Do not rebrand when current equity is strong. If customers already trust, recognize, and prefer your brand, a rebrand introduces unnecessary risk. A brand refresh might be enough. Before making any moves, work through the right rebranding questions to pressure-test the decision.
Do not rebrand without budget for full implementation. A half-finished rebrand, where the website is updated but the storefront still shows the old brand, is worse than no rebrand at all.
There are also companies that genuinely need rebranding but keep delaying the decision. The key is knowing which side of that line you fall on.
FAQ on What Is Rebranding
What is rebranding in simple terms?
Rebranding is the process of changing a company’s name, logo, visual identity, messaging, or market positioning to reshape public perception. It can be a full identity overhaul or a partial update to specific brand elements.
What triggers a company to rebrand?
Common triggers include mergers and acquisitions, outdated brand image, negative public perception, expansion into new markets, and leadership changes. A rebrand addresses the gap between how a company is seen and how it wants to be seen.
How long does a typical rebrand take?
Small businesses complete rebrands in 3 to 6 months. Mid-size companies take 6 to 12 months. Enterprise-level rebrands with global rollouts typically run 12 to 24 months, depending on scope and the number of touchpoints involved.
What is the difference between a rebrand and a brand refresh?
A rebrand changes brand strategy, positioning, and identity at a structural level.

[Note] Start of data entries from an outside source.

File: src/flat_wrapper.sv
// flat-port wrapper written by rule: the top's interface ports become plain ports
module color_sensor_period_classifier_top_flat import csp_pkg::*;
#(
    parameter int PERIOD_BITS = CSP_PERIOD_BITS
)
  (i_clk, i_rst_n, psel, penable, pwrite, paddr, pwdata, prdata, pready, i_in_valid, i_in_sensor_level, i_in_ready, o_out_valid, o_out_filter_s2, o_out_filter_s3, o_out_scale_s0, o_out_scale_s1, o_out_color_valid, o_out_color_code, o_out_ready);
  csp_in_if i_in_i ();
  csp_out_if o_out_i ();
  input  logic i_clk;
  input  logic i_rst_n;
  input  logic psel;
  input  logic penable;
  input  logic pwrite;
  input  logic [CSP_ADDR_W-1:0] paddr;
  input  logic [CSP_DATA_W-1:0] pwdata;
  output logic [CSP_DATA_W-1:0] prdata;
  output logic pready;
  input wire logic [$bits(i_in_i.valid)-1:0] i_in_valid;
  input wire logic [$bits(i_in_i.sensor_level)-1:0] i_in_sensor_level;
  output wire logic [$bits(i_in_i.ready)-1:0] i_in_ready;
  output wire logic [$bits(o_out_i.valid)-1:0] o_out_valid;
  output wire logic [$bits(o_out_i.filter_s2)-1:0] o_out_filter_s2;
  output wire logic [$bits(o_out_i.filter_s3)-1:0] o_out_filter_s3;
  output wire logic [$bits(o_out_i.scale_s0)-1:0] o_out_scale_s0;
  output wire logic [$bits(o_out_i.scale_s1)-1:0] o_out_scale_s1;
  output wire logic [$bits(o_out_i.color_valid)-1:0] o_out_color_valid;
  output wire logic [$bits(o_out_i.color_code)-1:0] o_out_color_code;
  input wire logic [$bits(o_out_i.ready)-1:0] o_out_ready;
  assign i_in_i.valid = i_in_valid;
  assign i_in_i.sensor_level = i_in_sensor_level;
  assign i_in_ready = i_in_i.ready;
  assign o_out_valid = o_out_i.valid;
  assign o_out_filter_s2 = o_out_i.filter_s2;
  assign o_out_filter_s3 = o_out_i.filter_s3;
  assign o_out_scale_s0 = o_out_i.scale_s0;
  assign o_out_scale_s1 = o_out_i.scale_s1;
  assign o_out_color_valid = o_out_i.color_valid;
  assign o_out_color_code = o_out_i.color_code;
  assign o_out_i.ready = o_out_ready;
  color_sensor_period_classifier_top #(.PERIOD_BITS(PERIOD_BITS)) u_core (.i_clk(i_clk), .i_rst_n(i_rst_n), .i_in(i_in_i), .o_out(o_out_i), .psel(psel), .penable(penable), .pwrite(pwrite), .paddr(paddr), .pwdata(pwdata), .prdata(prdata), .pready(pready));
endmodule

A brand refresh updates visual elements like colors, fonts, and logo styling without altering the core brand promise or messaging.

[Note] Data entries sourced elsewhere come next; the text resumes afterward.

**src/rtl/msmfc_pkg.sv**
```systemverilog
// ----------------------------------------------------------------------------
// msmfc_pkg
// shared types and constants of the music fade controller
// ----------------------------------------------------------------------------
package msmfc_pkg;

    localparam logic [15:0] FULL_SCALE  = 16'd32768;
    localparam logic [15:0] RATIO_FLOOR = 16'd3277;

    typedef enum logic [2:0] {
        MODE_OFF       = 3'd0,
        MODE_FADE_IN   = 3'd1,
        MODE_PLAY      = 3'd2,
        MODE_FADE_OUT  = 3'd3,
        MODE_FADE_LIMIT = 3'd4
    } mode_t;

    typedef enum logic [3:0] {
        OP_TICK       = 4'd0,
        OP_FADE_IN    = 4'd1,
        OP_FADE_OUT   = 4'd2,
        OP_FADE_LIMIT = 4'd3,
        OP_SET_VOLUME = 4'd4,
        OP_PLAY       = 4'd5,
        OP_FADE_ALL   = 4'd6,
        OP_MUTE       = 4'd7,
        OP_RESTORE    = 4'd8
    } opcode_t;

    localparam logic [1:0] ST_OK      = 2'd0;
    localparam logic [1:0] ST_NO_KEY  = 2'd1;
    localparam logic [1:0] ST_NO_SLOT = 2'd2;

    typedef struct packed {
        logic [3:0]  opcode;
        logic [31:0] name_key;
        logic [15:0] ramp_rate;
        logic [15:0] level;
    } in_word_t;

    typedef struct packed {
        logic [3:0]  slot_index;
        logic [2:0]  slot_mode;
        logic [15:0] slot_level;
        logic        stopped_now;
        logic [1:0]  status;
        logic        is_last;
    } out_word_t;

    // commands from controller to datapath
    typedef struct packed {
        logic load;       // latch the input word
        logic scan;       // search pass on the current slot
        logic apply;      // update pass on the current slot
        logic finish;     // global register update at end of apply
        logic [3:0] slot;
    } dp_cmd_t;

    typedef struct packed {
        logic [1:0] status;
    } dp_stat_t;

    function automatic logic [15:0] sat_q15(input logic [15:0] v);
        sat_q15 = (v > FULL_SCALE) ? FULL_SCALE : v;
    endfunction

    function automatic logic [15:0] pow_curve(input logic [5:0] i);
        case (i)
            6'd0:  pow_curve = 16'd3277;   6'd1:  pow_curve = 16'd3521;
            6'd2:  pow_curve = 16'd3784;   6'd3:  pow_curve = 16'd4066;
            6'd4:  pow_curve = 16'd4370;   6'd5:  pow_curve = 16'd4696;
            6'd6:  pow_curve = 16'd5046;   6'd7:  pow_curve = 16'd5423;
            6'd8:  pow_curve = 16'd5827;   6'd9:  pow_curve = 16'd6262;
            6'd10: pow_curve = 16'd6729;   6'd11: pow_curve = 16'd7231;
            6'd12: pow_curve = 16'd7771;   6'd13: pow_curve = 16'd8350;
            6'd14: pow_curve = 16'd8973;   6'd15: pow_curve = 16'd9643;
            6'd16: pow_curve = 16'd10362;  6'd17: pow_curve = 16'd11135;
            6'd18: pow_curve = 16'd11966;  6'd19: pow_curve = 16'd12859;
            6'd20: pow_curve = 16'd13818;  6'd21: pow_curve = 16'd14849;
            6'd22: pow_curve = 16'd15957;  6'd23: pow_curve = 16'd17147;
            6'd24: pow_curve = 16'd18427;  6'd25: pow_curve = 16'd19802;
            6'd26: pow_curve = 16'd21279;  6'd27: pow_curve = 16'd22867;
            6'd28: pow_curve = 16'd24573;  6'd29: pow_curve = 16'd26406;
            6'd30: pow_curve = 16'd28376;  6'd31: pow_curve = 16'd30493;
            default: pow_curve = 16'd32768;
        endcase
    endfunction

endpackage

```
**src/rtl/msmfc_ctrl.sv**
```systemverilog
// ----------------------------------------------------------------------------
// msmfc_ctrl
// sequencer: load, search pass, apply pass, then one output word per slot
// ----------------------------------------------------------------------------
module msmfc_ctrl #(
    parameter int SLOTS = 4
) (
    input  logic              clk,
    input  logic              rst_n,
    input  logic              in_valid,
    output logic              in_stall,
    input  logic              out_valid_q,
    input  logic              out_stall,
    output msmfc_pkg::dp_cmd_t cmd,
    output logic              emit
);
    import msmfc_pkg::*;

    localparam int SW = (SLOTS > 1) ? $clog2(SLOTS) : 1;
    localparam logic [SW-1:0] LAST = SW'(SLOTS - 1);

    typedef enum logic [1:0] { S_IDLE, S_SCAN, S_APPLY, S_EMIT } state_t;

    state_t        state_reg;
    logic [SW-1:0] slot_reg;

    logic out_free;
    assign out_free = !out_valid_q || !out_stall;
    assign in_stall = (state_reg != S_IDLE);

    always_comb
    begin
        cmd        = '0;
        cmd.slot   = 4'(slot_reg);
        cmd.load   = (state_reg == S_IDLE) && in_valid;
        cmd.scan   = (state_reg == S_SCAN);
        cmd.apply  = (state_reg == S_APPLY);
        cmd.finish = (state_reg == S_APPLY) && (slot_reg == LAST);
        emit       = (state_reg == S_EMIT) && out_free;
    end

    always_ff @(posedge clk or negedge rst_n)
    begin
        if (!rst_n)
        begin
            state_reg <= S_IDLE;
            slot_reg  <= '0;
        end
        else
        begin
            case (state_reg)
                S_IDLE:
                begin
                    slot_reg <= '0;
                    if (in_valid)
                        state_reg <= S_SCAN;
                end
                S_SCAN:
                begin
                    if (slot_reg == LAST)
                    begin
                        slot_reg  <= '0;
                        state_reg <= S_APPLY;
                    end
                    else
                        slot_reg <= slot_reg + 1'b1;
                end
                S_APPLY:
                begin
                    if (slot_reg == LAST)
                    begin
                        slot_reg  <= '0;
                        state_reg <= S_EMIT;
                    end
                    else
                        slot_reg <= slot_reg + 1'b1;
                end
                S_EMIT:
                begin
                    if (out_free)
                    begin
                        if (slot_reg == LAST)
                            state_reg <= S_IDLE;
                        else
                            slot_reg <= slot_reg + 1'b1;
                    end
                end
                default: state_reg <= S_IDLE;
            endcase
        end
    end
endmodule

```
**src/rtl/msmfc_dp.sv**
```systemverilog
// ----------------------------------------------------------------------------
// msmfc_dp
// slot tables, key search, per-slot update and output register
// ----------------------------------------------------------------------------
module msmfc_dp #(
    parameter int SLOTS = 4
) (
    input  logic                 clk,
    input  logic                 rst_n,
    input  logic                 cfg_we,
    input  logic [15:0]          cfg_data,
    input  msmfc_pkg::in_word_t  in_word,
    input  msmfc_pkg::dp_cmd_t   cmd,
    input  logic                 emit,
    input  logic                 out_stall,
    output logic                 out_valid_q,
    output msmfc_pkg::out_word_t out_word
);
    import msmfc_pkg::*;

    localparam int SW = (SLOTS > 1) ? $clog2(SLOTS) : 1;

    logic [2:0]  mode_reg  [SLOTS];
    logic [15:0] level_reg [SLOTS];
    logic [15:0] rate_reg  [SLOTS];
    logic [15:0] limit_reg [SLOTS];
    logic [31:0] key_reg   [SLOTS];
    logic [SLOTS-1:0] stop_reg;

    logic [15:0] fade_all_reg, master_reg, saved_reg;
    logic        muted_reg;

    logic [3:0]  op_reg;
    logic [31:0] key_in_reg;
    logic [15:0] rate_in_reg, lvl_in_reg;

    logic        found_reg, free_found_reg;
    logic [SW-1:0] found_slot_reg, free_slot_reg;
    logic [15:0] limit_new_reg;

    logic [SW-1:0] cur;
    assign cur = cmd.slot[SW-1:0];

    // status follows from the search result
    logic [1:0] status;
    always_comb
    begin
        status = ST_OK;
        if ((op_reg == OP_FADE_OUT || op_reg == OP_FADE_LIMIT) && !found_reg)
            status = ST_NO_KEY;
        if (op_reg == OP_FADE_IN && !found_reg && !free_found_reg)
            status = ST_NO_SLOT;
    end

    // master value applied by set volume style opcodes
    logic        do_master;
    logic [15:0] master_v;
    always_comb
    begin
        do_master = 1'b0;
        master_v  = lvl_in_reg;
        case (op_reg)
            OP_SET_VOLUME: do_master = !muted_reg;
            OP_MUTE:
            begin
                do_master = !muted_reg;
                master_v  = '0;
            end
            OP_RESTORE:
            begin
                do_master = 1'b1;
                master_v  = saved_reg;
            end
            default: do_master = 1'b0;
        endcase
    end

    // limit curve interpolation, computed in the first search cycle
    logic [15:0] c_lo, c_hi;
    logic [25:0] c_prod;
    logic [15:0] limit_calc;
    always_comb
    begin
        c_lo   = pow_curve({1'b0, lvl_in_reg[14:10]});
        c_hi   = pow_curve({1'b0, lvl_in_reg[14:10]} + 6'd1);
        c_prod = (c_hi - c_lo) * lvl_in_reg[9:0] + 26'd512;
        if (lvl_in_reg < RATIO_FLOOR)
            limit_calc = lvl_in_reg;
        else if (lvl_in_reg[15])
            limit_calc = FULL_SCALE;
        else
            limit_calc = c_lo + c_prod[25:10];
    end

    // per-slot next value in the apply pass
    logic [2:0]  m, m_n;
    logic [15:0] l_n, r_n, lim_n;
    logic [31:0] k_n;
    logic        stop_n;
    logic [16:0] sum;
    logic signed [17:0] diff;
    always_comb
    begin
        m      = mode_reg[cur];
        m_n    = m;
        l_n    = level_reg[cur];
        r_n    = rate_reg[cur];
        lim_n  = limit_reg[cur];
        k_n    = key_reg[cur];
        stop_n = 1'b0;
        sum    = {1'b0, level_reg[cur]} + {1'b0, rate_reg[cur]};
        diff   = $signed({2'b00, level_reg[cur]}) - $signed({2'b00, rate_reg[cur]});
        case (op_reg)
            OP_TICK:
            begin
                if (m == MODE_FADE_IN)
                begin
                    if (sum >= {1'b0, master_reg})
                    begin
                        l_n = master_reg; r_n = '0; m_n = MODE_PLAY;
                    end
                    else
                        l_n = sum[15:0];
                end
                else if (m == MODE_FADE_LIMIT)
                begin
                    if (diff <= $signed({2'b00, limit_reg[cur]}))
                    begin
                        l_n = limit_reg[cur]; r_n = '0; m_n = MODE_PLAY;
                    end
                    else
                        l_n = diff[15:0];
                end
                else if (m == MODE_FADE_OUT)
                begin
                    if (diff <= 18'sd0)
                    begin
                        l_n = '0; r_n = '0; m_n = MODE_OFF; k_n = '0; stop_n = 1'b1;
                    end
                    else
                        l_n = diff[15:0];
                end
            end
            OP_FADE_IN:
            begin
                if (found_reg)
                begin
                    if (found_slot_reg == cur)
                    begin
                        m_n = MODE_FADE_IN; r_n = rate_in_reg;
                    end
                end
                else if (m != MODE_OFF)
                begin
                    m_n = MODE_FADE_OUT; r_n = fade_all_reg;
                end
                else if (free_found_reg && free_slot_reg == cur)
                begin
                    l_n = '0; r_n = rate_in_reg; m_n = MODE_FADE_IN; k_n = key_in_reg;
                end
            end
            OP_FADE_OUT:
                if (found_reg && found_slot_reg == cur)
                begin
                    m_n = MODE_FADE_OUT; r_n = rate_in_reg;
                end
            OP_FADE_LIMIT:
                if (found_reg && found_slot_reg == cur)
                begin
                    m_n = MODE_FADE_LIMIT; r_n = rate_in_reg; lim_n = limit_new_reg;
                end
            OP_PLAY:
                if (cur == '0)
                begin
                    l_n = master_reg; r_n = '0; m_n = MODE_FADE_IN; k_n = key_in_reg;
                end
            OP_FADE_ALL:
                if (m != MODE_OFF)
                begin
                    m_n = MODE_FADE_OUT; r_n = fade_all_reg;
                end
            default:
                if (do_master && m != MODE_OFF && m != MODE_FADE_OUT)
                    l_n = master_v;
        endcase
    end

    always_ff @(posedge clk or negedge rst_n)
    begin
        if (!rst_n)
        begin
            for (int i = 0; i < SLOTS; i++)
            begin
                mode_reg[i]  <= MODE_OFF;
                level_reg[i] <= '0;
                rate_reg[i]  <= '0;
                limit_reg[i] <= '0;
                key_reg[i]   <= '0;
            end
            stop_reg       <= '0;
            fade_all_reg   <= 16'd328;
            master_reg     <= FULL_SCALE;
            saved_reg      <= '0;
            muted_reg      <= 1'b0;
            found_reg      <= 1'b0;
            free_found_reg <= 1'b0;
            out_valid_q    <= 1'b0;
        end
        else
        begin
            if (cfg_we)
                fade_all_reg <= sat_q15(cfg_data);
            if (cmd.load)
            begin
                op_reg         <= in_word.opcode;
                key_in_reg     <= in_word.name_key;
                rate_in_reg    <= sat_q15(in_word.ramp_rate);
                lvl_in_reg     <= sat_q15(in_word.level);
                found_reg      <= 1'b0;
                free_found_reg <= 1'b0;
                stop_reg       <= '0;
            end
            if (cmd.scan)
            begin
                if (cur == '0)
                    limit_new_reg <= limit_calc;
                if (!found_reg && mode_reg[cur] != MODE_OFF && key_reg[cur] == key_in_reg)
                begin
                    found_reg      <= 1'b1;
                    found_slot_reg <= cur;
                end
                if (!free_found_reg && mode_reg[cur] == MODE_OFF)
                begin
                    free_found_reg <= 1'b1;
                    free_slot_reg  <= cur;
                end
            end
            if (cmd.apply)
            begin
                mode_reg[cur]  <= m_n;
                level_reg[cur] <= l_n;
                rate_reg[cur]  <= r_n;
                limit_reg[cur] <= lim_n;
                key_reg[cur]   <= k_n;
                stop_reg[cur]  <= stop_n;
            end
            if (cmd.finish)
            begin
                if (op_reg == OP_SET_VOLUME || op_reg == OP_RESTORE ||
                    (op_reg == OP_MUTE && !muted_reg))
                begin
                    if (do_master)
                        master_reg <= master_v;
                    if (op_reg == OP_MUTE)
                        saved_reg <= master_reg;
                    else
                        saved_reg <= master_v;
                end
                if (op_reg == OP_MUTE)
                    muted_reg <= 1'b1;
                if (op_reg == OP_RESTORE)
                    muted_reg <= 1'b0;
            end
            if (emit)
                out_valid_q <= 1'b1;
            else if (!out_stall)
                out_valid_q <= 1'b0;
        end
    end

    always_ff @(posedge clk)
    begin
        if (emit)
        begin
            out_word.slot_index  <= cmd.slot;
            out_word.slot_mode   <= mode_reg[cur];
            out_word.slot_level  <= level_reg[cur];
            out_word.stopped_now <= stop_reg[cur];
            out_word.status      <= status;
            out_word.is_last     <= (cur == SW'(SLOTS - 1));
        end
    end
endmodule

```
**src/rtl/multi_slot_music_fade_controller.sv**
```systemverilog
// ----------------------------------------------------------------------------
// multi_slot_music_fade_controller
// music slot fade controller: one command word in, SLOTS status words out
// ----------------------------------------------------------------------------
// status words follow the command word, one a cycle unless out_stall holds them
// one command in flight; a new word is taken once the last status word is registered
// reset: all slots off, levels zero, master at full scale, fade-all rate 328
module multi_slot_music_fade_controller #(
    parameter int SLOTS = 4
) (
    input  logic                 clk,
    input  logic                 rst_n,
    input  logic                 cfg_we,
    input  logic [15:0]          cfg_data,
    input  logic                 in_valid,
    output logic                 in_stall,
    input  msmfc_pkg::in_word_t  in_data,
    output logic                 out_valid,
    input  logic                 out_stall,
    output msmfc_pkg::out_word_t out_data
);
    import msmfc_pkg::*;

    dp_cmd_t cmd;
    logic    emit;

    msmfc_ctrl #(.SLOTS(SLOTS)) u_ctrl (
        .clk        (clk),
        .rst_n      (rst_n),
        .in_valid   (in_valid),
        .in_stall   (in_stall),
        .out_valid_q(out_valid),
        .out_stall  (out_stall),
        .cmd        (cmd),
        .emit       (emit)
    );

    msmfc_dp #(.SLOTS(SLOTS)) u_dp (
        .clk        (clk),
        .rst_n      (rst_n),
        .cfg_we     (cfg_we),
        .cfg_data   (cfg_data),
        .in_word    (in_data),
        .cmd        (cmd),
        .emit       (emit),
        .out_stall  (out_stall),
        .out_valid_q(out_valid),
        .out_word   (out_data)
    );
endmodule
```
**config.mk**
```make
export PLATFORM = sky130hd
export DESIGN_NAME = multi_slot_music_fade_controller
export DESIGN_NICKNAME = d
export VERILOG_FILES = /design/src/rtl/msmfc_pkg.sv /design/src/rtl/msmfc_ctrl.sv /design/src/rtl/msmfc_dp.sv /design/src/rtl/multi_slot_music_fade_controller.sv
export SDC_FILE = /design/constraint.sdc
export NUM_CORES = 2
export LEC_CHECK = 0
export ABC_CLOCK_PERIOD_IN_PS = 12750
export BUFFER_PORTS_ARGS = -buffer_cell sky130_fd_sc_hd__buf_2
export CAP_MARGIN = 30
export CORE_MARGIN = 4
export CORE_UTILIZATION = 64
export CTS_CLUSTER_DIAMETER = 200
export DETAILED_ROUTE_END_ITERATION = 7
export PLACE_DENSITY = 0.81
export SLEW_MARGIN = 0
export SYNTH_ARGS = -nofsm -noshare
export SYNTH_HDL_FRONTEND = slang
export SYNTH_SLANG_ARGS = --single-unit
```
**constraint.sdc**
```tcl
create_clock -name clk -period 12.75 [get_ports clk]
set_input_delay 0.6375 -clock clk [delete_from_list [all_inputs] [get_ports clk]]
set_output_delay 0.6375 -clock clk [all_outputs]
set_load 0.01 [all_outputs]
```
==> metrics.txt <==
Clk pin slew, worst setup/hold paths 0.06 ns; simple-gate share of the synthesized area 15.0%; top_reg_cell synth dfrtp_1; top cells by area, synth dfrtp_1 27%, edfxtp_1 9.5%, fa_1 8.1%; setup_tns 0 ns; All-Layer GR Usage 34.1%; Final Skew 0.0689 ns; total CTS buffers 54; Startpoint Class flop; Seq/Total Area, Yosys 37.6%; Congestion Overflow GR 0; TritonCTS Sinks 520; initial antenna violation count 2; TritonCTS clock tree built; Distinct cells, synth between 80 and 90; post-synthesis mux area share 7.07%; area leader, netlist dfrtp_1; fin crit share 92.7%; ys async rst share 75.4%; clock root cell clkbuf_16; DP HPWL 71800 µm; vias per cell 6.44; routability cong. 1.08; post-synth top area share a little over a quarter; placed instance count 4519; Core Box Area 55300 µm²; starting density of the core 64.9%; DR iter-0 viols 3503; Max-slew headroom 17.8%; post-CTS sizing 0; Fin. Hold Viols 0; Chip Width ~240 µm; vias in the first global route 29300; Tmin final between 10 and 15 ns; crit path kind flop to flop; Setup crit end kind flop; Routed WL 102000 µm; Post-Synthesis Cells 3821; die area approximately 60000 µm²; Area after DPL 37100 µm²; Slew Limit Fails 0; vias post-DR 29800; Cell Count, Final, Fillers Out 4625; CTS Buffer Depth 3; final instance area 38800 µm²; Final setup violation count 0; count of input and output buffers 115; Skew-Pair Late Insertion Delay 0.64 ns; Hold Path Class primary input to asynchronous set/reset pin; max-cap violation count 0; number of flops mapped to enable cells by yosys approximately 110; # hold bufs at CTS 0; worst setup path start u_dp.lvl_in_reg[10]; most common cell in the netlist nand2_1; crit path to u_dp.limit_new_reg[15]; Synth Area in Compound Gates 17.5%; FF-to-FF setup slack 0.94 ns; Crit-path slowest cell ha_1; largest net degree at the start of global routing between 100 and 150; CP required around 13 ns; first-pass GRT wire length 162000 µm; drt pass-1 iters 8; unrepaired setup endpoints after global routing no; IO Count 118; num rows 86; Nets 4245; Post-Synth Adder-Cell Area 14.4%; worst r2r src u_dp.lvl_in_reg[10]; maximum fanout along the worst path 31; yosys warns 0; H-tree levels 2; Fmax 84.6 MHz; DRC Markers 0; Die Y-Extent 245 µm; fraction of synthesized cell area in xor and xnor cells 2.77%; outcome finished clean; reg2reg path depth 44; flops & latches, synth 520; FF-to-FF End u_dp.limit_new_reg[15]; Largest stage delay, worst path between 0.8 and 0.9 ns; Worst Path Arrival 12.14 ns; area of the mapped netlist 35900 µm²; Avg Inst Size Synth 9.39 µm²; Avg WL per Cell 22.1 µm; Post-synth top cells 524 x nand2_1, 388 x dfrtp_1, 282 x inv_1, 282 x o21ai_0, 247 x nor2_1; Post-CTS Setup Bufs 0; filler cell count in the final layout 4242; P&R area growth vs syn 8.20%; Tightest Pin Transition 1.23 ns; number of flip-flops in the largest register between 100 and 150; largest family of logic cells by synthesized area compound AO/OA/AOI/OAI gates; ANT nets after route 0; share of layout cells above drive strength 1 around 11%
## per-stage QoR
stage	hold WS, ns	utilization (%)	setup WS (ns)
6_report	0.0419	70.2	0.935
5_1_grt	0.0752	70.2	0.131
4_1_cts	0.0599	70.1	1.09
3_5_place_dp	0.468	67.0	1.18
3_3_place_gp	0.457	67.0	1.44
2_1_floorplan	0.342	-	2.16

How much does it cost to rebrand a business?
Costs range from $5,000 for small businesses to $5,000,000+ for multinational corporations. The biggest expenses are not design fees but physical asset replacement: signage, packaging, fleet branding, and printed collateral across all locations.
Can rebranding hurt a business?
Yes. Poorly executed rebrands destroy brand equity and confuse loyal customers. Tropicana lost roughly $30 million in two months after a packaging redesign that removed its iconic imagery. Gap reverted its new logo within six days.
What are the first steps in a rebranding process?
Start with a brand audit: document every existing asset, survey customers, interview stakeholders, and analyze competitor positioning. The audit findings define the strategic direction before any design work begins.
Should a company change its name during a rebrand?
Only if the current name limits growth, carries negative associations, or no longer reflects the business. Dunkin’ Donuts dropped “Donuts” because it had expanded beyond that category. Name changes carry the highest recognition risk.
How do you measure if a rebrand was successful?
Track brand awareness (aided and unaided recall), customer sentiment, website traffic changes, social media engagement, and sales performance. Set baselines before launch and compare at 6 and 12 months post-rebrand.
What is the biggest rebranding mistake companies make?
Skipping the strategy phase and jumping straight into design. A new logo without a clear brand positioning, defined target audience, and competitive differentiation solves nothing. The visual identity should be the last thing built, not the first.
Conclusion
Understanding what is rebranding comes down to recognizing it as a strategic decision, not a design project. The logo, the typeface, the color saturation all matter, but they are outputs of a deeper process rooted in brand positioning and audience research.
Companies like LEGO and Burberry proved that a well-executed brand transformation rebuilds relevance and drives measurable revenue growth. Gap and RadioShack proved the opposite.
Start with the audit. Lock in the strategy. Build the identity system last.
Measure everything from brand recall to customer sentiment at 6 and 12 months. And if the current brand still holds strong equity with your audience, a gradual logo evolution or visual refresh might be the smarter path.
The difference between a successful rebrand and a failed one is almost always preparation, not creativity.